-- YOUR INSTRUCTIONS --
Copy the records below in full, changing no character.

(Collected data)

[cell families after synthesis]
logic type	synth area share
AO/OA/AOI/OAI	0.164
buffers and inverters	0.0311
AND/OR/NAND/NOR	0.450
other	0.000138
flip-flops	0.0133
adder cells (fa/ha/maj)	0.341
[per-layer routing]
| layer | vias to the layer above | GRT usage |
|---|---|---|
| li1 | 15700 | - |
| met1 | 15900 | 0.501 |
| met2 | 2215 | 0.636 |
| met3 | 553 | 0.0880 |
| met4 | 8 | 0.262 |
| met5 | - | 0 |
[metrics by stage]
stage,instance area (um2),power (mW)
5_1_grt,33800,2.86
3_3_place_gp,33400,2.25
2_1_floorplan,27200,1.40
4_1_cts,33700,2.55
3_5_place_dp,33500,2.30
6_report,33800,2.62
**config.mk**
```make
export PLATFORM = sky130hd
export DESIGN_NAME = idx_ea_calc
export DESIGN_NICKNAME = d
export VERILOG_FILES = /design/src/rtl/idx_ea_pkg.sv /design/src/rtl/idx_ea_disp.sv /design/src/rtl/idx_ea_dp.sv /design/src/rtl/idx_ea_ctrl.sv /design/src/rtl/idx_ea_calc.sv
export SDC_FILE = /design/constraint.sdc
export NUM_CORES = 1
export LEC_CHECK = 0
export BUFFER_PORTS_ARGS = -buffer_cell sky130_fd_sc_hd__buf_2
export CAP_MARGIN = 20
export CELL_PAD_IN_SITES_DETAIL_PLACEMENT = 1
export CELL_PAD_IN_SITES_GLOBAL_PLACEMENT = 2
export CORE_AREA = 3 3 166 233
export DETAILED_ROUTE_END_ITERATION = 16
export DIE_AREA = 0 0 169 236
export PLACE_DENSITY = 0.95
export SYNTH_ARGS = -nofsm -noshare
export SYNTH_HDL_FRONTEND = slang
export SYNTH_SLANG_ARGS = --single-unit
```
**constraint.sdc**
```tcl
create_clock -name clk -period 10.47 [get_ports clk]
set_input_delay 2.094 -clock clk [delete_from_list [all_inputs] [get_ports clk]]
set_output_delay 2.094 -clock clk [all_outputs]
set_load 0.01 [all_outputs]
```
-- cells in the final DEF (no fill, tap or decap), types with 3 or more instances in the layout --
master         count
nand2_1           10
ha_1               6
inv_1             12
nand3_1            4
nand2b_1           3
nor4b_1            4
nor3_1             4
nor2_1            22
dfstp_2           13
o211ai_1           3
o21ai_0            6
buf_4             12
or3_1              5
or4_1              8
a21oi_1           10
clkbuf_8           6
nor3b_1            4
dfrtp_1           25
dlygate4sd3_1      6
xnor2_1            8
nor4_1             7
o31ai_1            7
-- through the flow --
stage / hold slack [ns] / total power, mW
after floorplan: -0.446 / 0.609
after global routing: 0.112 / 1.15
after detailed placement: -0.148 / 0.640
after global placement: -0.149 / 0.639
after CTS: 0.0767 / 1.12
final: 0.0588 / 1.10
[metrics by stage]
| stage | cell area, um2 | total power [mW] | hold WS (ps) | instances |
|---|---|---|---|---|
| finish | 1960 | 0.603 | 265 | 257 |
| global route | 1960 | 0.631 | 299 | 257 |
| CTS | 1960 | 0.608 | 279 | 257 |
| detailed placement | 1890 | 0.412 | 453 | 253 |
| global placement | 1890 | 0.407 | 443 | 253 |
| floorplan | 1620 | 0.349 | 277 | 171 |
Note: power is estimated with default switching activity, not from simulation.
## config.mk

```make
export PLATFORM = sky130hd
export DESIGN_NAME = wdt_timer
export DESIGN_NICKNAME = d
export VERILOG_FILES = /design/src/rtl/wdt_pkg.sv /design/src/rtl/wdt_prescaler.sv /design/src/rtl/wdt_countdown.sv /design/src/rtl/wdt_timer.sv
export SDC_FILE = /design/constraint.sdc
export NUM_CORES = 1
export LEC_CHECK = 0
export CAP_MARGIN = 20
export CORE_ASPECT_RATIO = 1.5
export CORE_MARGIN = 2
export CORE_UTILIZATION = 46
export DETAILED_ROUTE_END_ITERATION = 10
export GPL_ROUTABILITY_DRIVEN = 1
export GPL_TIMING_DRIVEN = 0
export PLACE_DENSITY = 0.82
export RECOVER_POWER = 50
export SYNTH_ARGS = -nofsm -noshare
export SYNTH_HDL_FRONTEND = slang
export SYNTH_SLANG_ARGS = --single-unit
```

## constraint.sdc

```tcl
create_clock -name clk -period 2.5 [get_ports clk]
set_input_delay 0.25 -clock clk [delete_from_list [all_inputs] [get_ports clk]]
set_output_delay 0.25 -clock clk [all_outputs]
set_load 0.02 [all_outputs]
```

-- RESPONSE AREA --
[cell families after synthesis]
logic type	synth area share
AO/OA/AOI/OAI	0.164
buffers and inverters	0.0311
AND/OR/NAND/NOR	0.450
other	0.000138
flip-flops	0.0133
adder cells (fa/ha/maj)	0.341
[per-layer routing]
| layer | vias to the layer above | GRT usage |
|---|---|---|
| li1 | 15700 | - |
| met1 | 15900 | 0.501 |
| met2 | 2215 | 0.636 |
| met3 | 553 | 0.0880 |
| met4 | 8 | 0.262 |
| met5 | - | 0 |
[metrics by stage]
stage,instance area (um2),power (mW)
5_1_grt,33800,2.86
3_3_place_gp,33400,2.25
2_1_floorplan,27200,1.40
4_1_cts,33700,2.55
3_5_place_dp,33500,2.30
6_report,33800,2.62
**config.mk**
```make
export PLATFORM = sky130hd
export DESIGN_NAME = idx_ea_calc
export DESIGN_NICKNAME = d
export VERILOG_FILES = /design/src/rtl/idx_ea_pkg.sv /design/src/rtl/idx_ea_disp.sv /design/src/rtl/idx_ea_dp.sv /design/src/rtl/idx_ea_ctrl.sv /design/src/rtl/idx_ea_calc.sv
export SDC_FILE = /design/constraint.sdc
export NUM_CORES = 1
export LEC_CHECK = 0
export BUFFER_PORTS_ARGS = -buffer_cell sky130_fd_sc_hd__buf_2
export CAP_MARGIN = 20
export CELL_PAD_IN_SITES_DETAIL_PLACEMENT = 1
export CELL_PAD_IN_SITES_GLOBAL_PLACEMENT = 2
export CORE_AREA = 3 3 166 233
export DETAILED_ROUTE_END_ITERATION = 16
export DIE_AREA = 0 0 169 236
export PLACE_DENSITY = 0.95
export SYNTH_ARGS = -nofsm -noshare
export SYNTH_HDL_FRONTEND = slang
export SYNTH_SLANG_ARGS = --single-unit
```
**constraint.sdc**
```tcl
create_clock -name clk -period 10.47 [get_ports clk]
set_input_delay 2.094 -clock clk [delete_from_list [all_inputs] [get_ports clk]]
set_output_delay 2.094 -clock clk [all_outputs]
set_load 0.01 [all_outputs]
```
-- cells in the final DEF (no fill, tap or decap), types with 3 or more instances in the layout --
master         count
nand2_1           10
ha_1               6
inv_1             12
nand3_1            4
nand2b_1           3
nor4b_1            4
nor3_1             4
nor2_1            22
dfstp_2           13
o211ai_1           3
o21ai_0            6
buf_4             12
or3_1              5
or4_1              8
a21oi_1           10
clkbuf_8           6
nor3b_1            4
dfrtp_1           25
dlygate4sd3_1      6
xnor2_1            8
nor4_1             7
o31ai_1            7
-- through the flow --
stage / hold slack [ns] / total power, mW
after floorplan: -0.446 / 0.609
after global routing: 0.112 / 1.15
after detailed placement: -0.148 / 0.640
after global placement: -0.149 / 0.639
after CTS: 0.0767 / 1.12
final: 0.0588 / 1.10
[metrics by stage]
| stage | cell area, um2 | total power [mW] | hold WS (ps) | instances |
|---|---|---|---|---|
| finish | 1960 | 0.603 | 265 | 257 |
| global route | 1960 | 0.631 | 299 | 257 |
| CTS | 1960 | 0.608 | 279 | 257 |
| detailed placement | 1890 | 0.412 | 453 | 253 |
| global placement | 1890 | 0.407 | 443 | 253 |
| floorplan | 1620 | 0.349 | 277 | 171 |
Note: power is estimated with default switching activity, not from simulation.
## config.mk

```make
export PLATFORM = sky130hd
export DESIGN_NAME = wdt_timer
export DESIGN_NICKNAME = d
export VERILOG_FILES = /design/src/rtl/wdt_pkg.sv /design/src/rtl/wdt_prescaler.sv /design/src/rtl/wdt_countdown.sv /design/src/rtl/wdt_timer.sv
export SDC_FILE = /design/constraint.sdc
export NUM_CORES = 1
export LEC_CHECK = 0
export CAP_MARGIN = 20
export CORE_ASPECT_RATIO = 1.5
export CORE_MARGIN = 2
export CORE_UTILIZATION = 46
export DETAILED_ROUTE_END_ITERATION = 10
export GPL_ROUTABILITY_DRIVEN = 1
export GPL_TIMING_DRIVEN = 0
export PLACE_DENSITY = 0.82
export RECOVER_POWER = 50
export SYNTH_ARGS = -nofsm -noshare
export SYNTH_HDL_FRONTEND = slang
export SYNTH_SLANG_ARGS = --single-unit
```

## constraint.sdc

```tcl
create_clock -name clk -period 2.5 [get_ports clk]
set_input_delay 0.25 -clock clk [delete_from_list [all_inputs] [get_ports clk]]
set_output_delay 0.25 -clock clk [all_outputs]
set_load 0.02 [all_outputs]
```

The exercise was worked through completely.